Monday, April 13, 2015

I'd Love to Turn You On At the Movies #113 - Mallrats (1995, dir. Kevin Smith)

Brodie: There is something out there that can help us ease our simultaneous double loss.
T.S. Quint: What? Ritual suicide?
Brodie: No, you idiot, the f*#@ing mall!
T.S. Quint: I'd prefer ritual suicide.
Brodie: Oh come on man it'll be great. They have these new cookies at the cookie stand, you have to try 'em. They're awesome.

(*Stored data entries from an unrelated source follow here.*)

This design comes from an exercise in tuning for small area on the open sky130 flow, not from production work.
Power and IR drop assume default switching activity.

## vector_unit_top
module vector_unit_top (
    input  logic                  clk_i,
    input  logic                  rst_n_i,
    input  logic                  wb_cyc_i,
    input  logic                  wb_stb_i,
    input  logic                  wb_we_i,
    input  logic [5-1:0] wb_adr_i,
    input  logic [32-1:0] wb_dat_i,
    input  logic [3:0]            wb_sel_i,
    output logic [32-1:0] wb_dat_o,
    output logic                  wb_ack_o
);
    logic [31:0] opa_q, opb_q, res_q;
    logic [3:0]  op_q;
    logic [1:0]  es_q;
    logic [3:0]  cl_q;
    logic        e8r_q;
    logic        a_vld, b_vld, c_vld, r_vld;
    logic req, a_opa, a_opb, a_ctrl, a_res, a_stat;
    assign req    = wb_cyc_i && wb_stb_i && !wb_ack_o;
    assign a_opa  = (wb_adr_i == 5'h00);
    assign a_opb  = (wb_adr_i == 5'h04);
    assign a_ctrl = (wb_adr_i == 5'h08);
    assign a_res  = (wb_adr_i == 5'h0C);
    assign a_stat = (wb_adr_i == 5'h10);
    logic [31:0] z, res_d;
    logic        run, pass2_q;
    logic        wr_opa, wr_opb, wr_ctrl;
    assign wr_opa  = wb_ack_o && wb_we_i && a_opa;
    assign wr_opb  = wb_ack_o && wb_we_i && a_opb;
    assign wr_ctrl = req && wb_we_i && a_ctrl;
    assign run     = wb_ack_o && wb_we_i && a_ctrl && !(op_q[3] && op_q[2]);
    always_ff @(posedge clk_i or negedge rst_n_i) begin
        if (!rst_n_i) begin
            wb_ack_o    <= 1'b0;
            a_vld       <= 1'b0;
            b_vld       <= 1'b0;
            c_vld       <= 1'b0;
            r_vld       <= 1'b0;
            opb_q[4:0]  <= '0;
        end else begin
            wb_ack_o <= req;
            if (wr_opa)  a_vld <= 1'b1;
            if (wr_opb)  b_vld <= 1'b1;
  ...
For scale: about 940 cells after synthesis, about 120 flip-flops, ~8100 µm² of cells after synthesis.
Settings: LEC_CHECK=0, CAP_MARGIN=20, CORE_MARGIN=2, CORE_UTILIZATION=50, CTS_BUF_LIST=sky130_fd_sc_hd__clkbuf_4 sky130_fd_sc_hd__clkbuf_8, CTS_CLUSTER_DIAMETER=100, CTS_CLUSTER_SIZE=40, PLACE_DENSITY=0.7, SLEW_MARGIN=20; clock period 5.0 ns.
standard.sh (not shown) runs the stock make flow with config.mk's settings and CLKGATE_MAP_FILE= SYNTH_SCRIPT=/design/flow/synth_recipe.tcl, a recipe that flattens the netlist after the stock synthesis.
==> flow/flow/run.sh <==
#!/bin/bash
# Layout flow: the standard ORFS flow, with three changes in how the
# layout is made:
#  - synthesis maps the logic with the ABC script in flow/abc.script (the
#    rest of the synthesis script is ORFS's own, unchanged);
#  - the port buffers are sky130_fd_sc_hd__buf_1 cells;
#  - extra make variables from flow/make_args.txt, one per line.
# Each tool's full output goes to a log file in this folder.
set -euo pipefail
HERE=$PWD
FLOWDIR=$HERE/flow

# Synthesis script: the standard flow's, sourcing ORFS's synth.tcl with the ABC script
# swapped for ours
sed "/source \$::env(SCRIPTS_DIR)\/synth_preamble.tcl/a set abc_args [lreplace \$abc_args 1 1 $FLOWDIR/abc.script]" \
    "$FLOW_HOME/scripts/synth.tcl" > "$HERE/synth_own.tcl"
sed "s|source \$::env(SCRIPTS_DIR)/synth.tcl|source $HERE/synth_own.tcl|" \
    "$HERE/synth_recipe.tcl" > "$HERE/synth_recipe_own.tcl"
grep -q "synth_own.tcl" "$HERE/synth_recipe_own.tcl"
grep -q "abc.script" "$HERE/synth_own.tcl"

args=(SYNTH_SCRIPT="$HERE/synth_recipe_own.tcl"
      "BUFFER_PORTS_ARGS=-buffer_cell sky130_fd_sc_hd__buf_1")
if [[ -f "$FLOWDIR/make_args.txt" ]]; then
    while IFS= read -r line; do
        [[ -n "$line" ]] && args+=("$line")
    done < "$FLOWDIR/make_args.txt"
fi
bash "$HERE/standard.sh" "${args[@]}" finish > "$HERE/standard.log" 2>&1
==> flow/flow/abc.script <==
strash
dch -f
amap -F 3
topo
stime -c
==> flow/flow/make_args.txt <==
ADDER_MAP_FILE=
CTS_ARGS=-sink_clustering_enable -repair_clock_nets -sink_clustering_size 40 -sink_clustering_max_diameter 100 -buf_list {sky130_fd_sc_hd__clkbuf_4 sky130_fd_sc_hd__clkbuf_8} -dont_use_dummy_load
The baseline finished with timing, DRC and antenna clean.
==> next run, changes <==
--- a/flow/design.v
+++ b/flow/design.v
@@ -217,13 +217,13 @@
     always_comb begin
         for (int j = 0; j < 4; j++) begin
             cin[j] = subx_q || (rnd && fl_q[j]);
         end
     end
     logic [7:0] p8 [4], g8 [4];
-    logic [3:0] bci, bco;
+    logic [3:0] bci, bco, bov;
     always_comb begin
         bci[0] = cin[0];
         bci[1] = e8 ? cin[1] : bco[0];
         bci[2] = cin[2];
         bci[3] = e8 ? cin[3] : bco[2];
     end
@@ -248,28 +248,21 @@
         assign c[5] = g[4] | (p[4] & c[4]);
         assign c[6] = g54 | (p54 & c[4]);
         assign c[7] = g[6] | (p[6] & c[6]);
         assign c[8] = g70 | (p70 & c[0]);
         assign sum[8*j +: 8] = p ^ c[7:0];
         assign bco[j] = c[8];
-    end
-    logic [3:0] amsb, bmsb, smsb, clamp_b, top_b;
+        assign bov[j] = c[7] ^ c[8];
+    end
+    logic [3:0] lov, clamp_b, top_b;
     always_comb begin
         for (int j = 0; j < 4; j++) begin
             top_b[j] = e8 || (j % 2 == 1);
-            if (j % 2 == 1) begin
-                amsb[j] = res_q[8*j+7];
-                bmsb[j] = bb[8*j+7];
-                smsb[j] = sum[8*j+7];
-            end else begin
-                amsb[j] = e8 ? res_q[8*j+7]  : res_q[8*j+15];
-                bmsb[j] = e8 ? bb[8*j+7]  : bb[8*j+15];
-                smsb[j] = e8 ? sum[8*j+7] : sum[8*j+15];
-            end
-            clamp_b[j] = (satadd && (amsb[j] == bmsb[j]) && (smsb[j] != amsb[j])) ||
-                         (sat && fl_q[j]);
+            if (j % 2 == 1) lov[j] = bov[j];
+            else            lov[j] = e8 ? bov[j] : bov[j+1];
+            clamp_b[j] = (satadd && lov[j]) || (sat && fl_q[j]);
         end
         for (int i = 0; i < 32; i++) begin
             if ((i % 8 == 7) && top_b[i/8] && sat && fl_q[i/8])
                 res_d[i] = !lsign[i/8];
             else
                 res_d[i] = sum[i];
Synthesized area is about the same.
Setup slack loses 0.030 ns.
Total power goes up by 1.1%.
Cell area goes up by 1.1%.
Cell count goes up by 0.62%.
Die area is about the same.
Sequential power barely changes.
Global-route usage stays flat.
Clock power goes up by about 3%.
Wire length goes down by 0.42%.
Via count is about the same.
Synthesized cell count stays the same.
Combinational power goes up by about 2%.
Non-clock buffer count goes up by 8.
No run of this note included a check of the RTL's function; only the layout flow was run.

-- what the ideal ports hide --
The flow's constraints put no driver on any port. The routed layouts listed below were extracted and timed again, unchanged, in two steps. Step 1 assumes that a clkbuf_16 drives the clock port and a buf_2 every other input. Step 2 also shifts input and output timing later by t, the mid clock arrival at the registers, as if the neighbouring blocks saw the same clock. a / b / c = ideal ports / drivers / drivers and shift; a / b = the first two.
| run | shift t [ns] | slack for setup (ns) | worst hold slack (ns) |
|---|---|---|---|
| the first run | 0.475 | 0.566 / 0.566 / 0.566 | 0.470 / 0.470 / 0.470 |
| the second run | 0.501 | 0.535 / 0.535 / 0.535 | 0.463 / 0.463 / 0.463 |
After both steps every run listed still meets setup and hold.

When ruminating upon films to write about I initially skipped over everything by Kevin Smith simply because I assumed that everyone had already seen them, however when I thought about it a little more about it I decided it’s time for people take a bit of a closer look at Mallrats. If you have seen this film before then you probably know how quirky, quotable, and fun it is; if you haven’t seen it there is a chance that you were in a coma through the nineties and it is time you got caught up (apologies to anyone who actually was in a coma… my bad). The truth about this film is that it is a perfect distillation of a generation of mall-walking nerd scholars of the nineties, and the result is straight up enjoyable.

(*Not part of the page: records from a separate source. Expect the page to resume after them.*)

Source: an optimization exercise on an open RTL-to-GDS flow (aim: small area, a short achievable clock period and few clock cycles per item). Production flows keep margins and buffers that such runs may drop.
In this exercise RTL edits were held to simulation tests only and were not proved equivalent to the original.

===== flow/design.v =====
package rau_pkg;
    localparam int NUM_W       = 34;
    localparam int DEN_W       = 33;
    localparam int OUT_TDATA_W = ((NUM_W + DEN_W + 7) / 8) * 8;
    localparam int CMD_W       = 2;
    localparam int STATUS_W    = 2;
    localparam logic [CMD_W-1:0] CMD_ADD = 2'd0;
    localparam logic [CMD_W-1:0] CMD_SUB = 2'd1;
    localparam logic [CMD_W-1:0] CMD_MUL = 2'd2;
    localparam logic [CMD_W-1:0] CMD_DIV = 2'd3;
    localparam logic [STATUS_W-1:0] ST_OK       = 2'd0;
    localparam logic [STATUS_W-1:0] ST_BAD_DEN  = 2'd1;
    localparam logic [STATUS_W-1:0] ST_DIV_ZERO = 2'd2;
endpackage
module rau_seq (
    input  logic        clk,
    input  logic        rst_n,
    input  logic        s_tvalid,
    output logic        s_tready,
    input  logic [63:0] s_tdata,
    input  logic [1:0]  s_tuser,
    output logic        done,       
    input  logic        take,       
    output logic [32:0] n_out,      
    output logic [30:0] d_out,      
    output logic [1:0]  st_out
);
    logic        busy;
    logic        done_reg;
    logic        mul;               
    logic [2:0]  cnt;
    logic [17:0] x1;                
    logic [15:0] x3;                
    logic [17:0] x3n;               
    logic [18:0] x13;               
    logic        prep;              
    logic [15:0] r1, r3;            
    logic        neg1, neg3;        
    logic        seen1, seen3;
    logic        addsub;            
    logic [16:0] acc_n;             
    logic [14:0] acc_d;             
    logic [1:0]  st;
    logic [15:0] an, ad, bn, bd;
    logic [1:0]  cmd;
    logic        p1a, p1b, p2a, p2b;   
    logic        y3a, y3b;             
    logic        n1a, n1b, n3a, n3b;   
    logic        nseen1, nseen3;
    logic [15:0] c1, c3;               
    logic        sg1;
    logic        sg2;
    logic [18:0] a0, pa, pb, sum_n;
    logic [16:0] sum_d, ta, tb;
    logic        last_even;         
    logic        by4;
    logic        mul_more;          
    assign an  = s_tdata[15:0];
    assign ad  = s_tdata[31:16];
    assign bn  = s_tdata[47:32];
    assign bd  = s_tdata[63:48];
    assign cmd = s_tuser;
    assign s_tready = !busy;
    assign done     = done_reg;
    always_comb
    begin
        nseen1 = seen1 | r1[0] | r1[1];
        nseen3 = seen3 | r3[0] | r3[1];
        n1a    = r1[2] ^ (neg1 & nseen1);
        n1b    = r1[3] ^ (neg1 & (nseen1 | r1[2]));
        n3a    = r3[2] ^ (neg3 & nseen3);
        n3b    = r3[3] ^ (neg3 & (nseen3 | r3[2]));
        c1     = (cmd == rau_pkg::CMD_DIV) ? bd : bn;
        sg1    = cmd[1] ? (ad[15] ^ bn[15] ^ bd[15]) : ad[15];
        sg2    = ad[15] ^ bn[15] ^ bd[15] ^ (cmd == rau_pkg::CMD_SUB);   
        c3     = (cmd == rau_pkg::CMD_DIV) ? bn : bd;
        a0    = {{2{acc_n[16]}}, acc_n};
        case ({p2a, p1a})
            2'b01:   pa = {x1[17], x1};
            2'b10:   pa = {x3n[17], x3n};
            2'b11:   pa = x13;
            default: pa = 19'd0;
        endcase
        case ({p2b, p1b})
            2'b01:   pb = {x1, 1'b0};
            2'b10:   pb = {x3n, 1'b0};
            2'b11:   pb = {x13[17:0], 1'b0};
            default: pb = 19'd0;
        endcase
        sum_n = a0 + pa + pb;
        ta    = y3a ? {1'b0, x3} : 17'd0;
        tb    = y3b ? {x3, 1'b0} : 17'd0;
        sum_d = {2'b0, acc_d} + ta + tb;
        mul_more  = mul && (cnt != 3'd7);
        by4       = mul || (r1[1:0] == 2'b00 && r3[1:0] == 2'b00);
        last_even = (st == rau_pkg::ST_OK)
                  && (by4 ? (!r1[2] && !r3[2]) : (!r1[1] && !r3[1]));
    end
    always_ff @(posedge clk or negedge rst_n)
    begin
        if (!rst_n)
        begin
            busy     <= 1'b0;
            done_reg <= 1'b0;
        end
        else if (!busy)
        begin
            busy     <= s_tvalid;
            done_reg <= 1'b0;
        end
        else if (done_reg)
        begin
            busy     <= !take;
            done_reg <= !take;
        end
        else if (!mul || cnt == 3'd7)
        begin
            done_reg <= !last_even;
        end
    end
    always_ff @(posedge clk)
    begin
        if (!busy)
        begin
            x1     <= sg1 ? -{{2{an[15]}}, an} : {{2{an[15]}}, an};
            x3     <= ad[15] ? -ad : ad;
            x3n    <= sg2 ? -{{2{ad[15]}}, ad} : {{2{ad[15]}}, ad};
            prep   <= 1'b1;
            r1     <= c1;
            r3     <= c3;
            neg1   <= c1[15];
            neg3   <= c3[15];
            p1a    <= cmd[1] ? c1[0] : c3[0];
            p1b    <= cmd[1] ? (c1[1] ^ (c1[15] & c1[0])) : (c3[1] ^ (c3[15] & c3[0]));
            p2a    <= !cmd[1] & c1[0];
            p2b    <= !cmd[1] & (c1[1] ^ (c1[15] & c1[0]));
            y3a    <= c3[0];
            y3b    <= c3[1] ^ (c3[15] & c3[0]);
            addsub <= !cmd[1];
            seen1  <= 1'b0;
            seen3  <= 1'b0;
            mul    <= 1'b1;
            cnt    <= 3'd0;
            acc_n  <= '0;
            acc_d  <= '0;
            if (ad == '0 || bd == '0)
                st <= rau_pkg::ST_BAD_DEN;
            else if (cmd == rau_pkg::CMD_DIV && bn == '0)
                st <= rau_pkg::ST_DIV_ZERO;
            else
                st <= rau_pkg::ST_OK;
        end
        else if (prep)
        begin
            x13  <= {x1[17], x1} + {x3n[17], x3n};
            prep <= 1'b0;
        end
        else if (!done_reg)
        begin
            if (by4)
            begin
                seen1 <= nseen1;
                seen3 <= nseen3;
                p1a   <= mul_more & (addsub ? n3a : n1a);   
                p1b   <= mul_more & (addsub ? n3b : n1b);
                p2a   <= mul_more & addsub & n1a;           
                p2b   <= mul_more & addsub & n1b;
                y3a   <= mul_more & n3a;
                y3b   <= mul_more & n3b;
                acc_n <= sum_n[18:2];
                acc_d <= sum_d[16:2];
                r1    <= {sum_n[1:0], r1[15:2]};
                r3    <= {sum_d[1:0], r3[15:2]};
                cnt   <= cnt + 3'd1;
                mul   <= mul_more;
            end
            else
            begin
                acc_n <= {acc_n[16], acc_n[16:1]};
                acc_d <= {1'b0, acc_d[14:1]};
                r1    <= {acc_n[0], r1[15:1]};
                r3    <= {acc_d[0], r3[15:1]};
            end
        end
    end
    assign n_out  = {acc_n, r1};
    assign d_out  = {acc_d, r3};
    assign st_out = st;
endmodule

While I have had a tendency to try and turn you on to more obscure and often esoteric masterworks of cinema, I, like everyone else, have a soft spot in my heart for a well-crafted comedy. While Smith’s dialogue and the acting can be a little rough around the edges, on the whole the movie plays out like a crass, sophomoric version of a Woody Allen film. The central figures, Brodie and T.C., have just been dumped by their respective significant others. T.C. (played by Jeremy London) was dumped for being stubborn when his girlfriend Brandi (Claire Forlani) had to cancel their trip to Florida (he WAS going to propose when Jaws popped out of the water), and Brodie (Jason Lee) was dropped by Rene (Shannen Doherty) for simply being an aimless and oblivious nerd. Joining forces, the two of them convene at the mall to ease their heartache (“I love the smell of commerce in the morning”). The rest of the film follows these two characters as they meander through the mall and engage in witty, although often crude, dialogue and stumble into a number of slapstick happenstances.

As the plot ambles along our heroes both put into play different strategies to prove their love to their former partners and win them back. T.C. hatches a number of different plans to stop Brandi’s father’s dating game show that Brandi is now the reluctant star of, while Brodie takes the long road to realizing that he wants Rene back. Luckily for them, and the plot of the film, most everything in the mid-nineties centered on the mall, the game show is happening in the mall and Rene is currently on a date with Brodie’s unseemly arch-nemesis at (where else?) the mall. The film’s climax happens as everything comes together on the stage of the live screening of Brandi’s father’s dating game, but you will have to watch to find out how this film ends.

The key thing that makes this film so enjoyable is the fact that as the two main characters walk the mall they run across a series of crazy side characters that keep the plot moving and add a certain comedic charm. As this is the second film in Kevin Smith’s “View Askewniverse” series there are a number of connections to its predecessor Clerks (1994) – notably the fact that Jay and Silent Bob play a prominent comedic role (nooch!). In addition to the undeniably likeable stoner duo, there are a number of other reoccurring characters, most importantly a sloppy large man that can’t see the sailboat in the magic eye poster (“When lord! When the hell do I get to see the goddamn sailboat!”), Ben Affleck playing a deplorable manager of The Fashionable Male who has a hot temper and a penchant for a certain sexual deviation, and a number of quick but poignant cameos from none other than Stan Lee!

Taking a step back, and separating the movie from my nostalgic attachment to this quick-witted hour and a half, the cinematography is good but nothing to write home about (another connection that can be drawn to a lot of Woody Allen flicks) and the direction can be a tad lack-luster or a bit heavy handed. However, if you can look past its minor shortcomings, the charm and wit of the writing and the appeal of the naïve acting of the entire cast will certainly win you over. It has been a while since I have watched anything directed by Kevin Smith (and on a side note this film turns 20 this year… AHH!), so I decided to do it right, crack a cold beer, and sit back to see if I enjoyed it as much as I used to. And, of course, it was just as I remembered it - a quick amusing ride. Masterpiece cinema it may not be, but an extremely enjoyable popcorn flick it certainly is! So unless you have recently been screwed in a very uncomfortable place (like the back of a Volkswagen?) and lost your sense of humor you will most likely find yourself charmed by this super fun nineties flick, so, CHECK IT!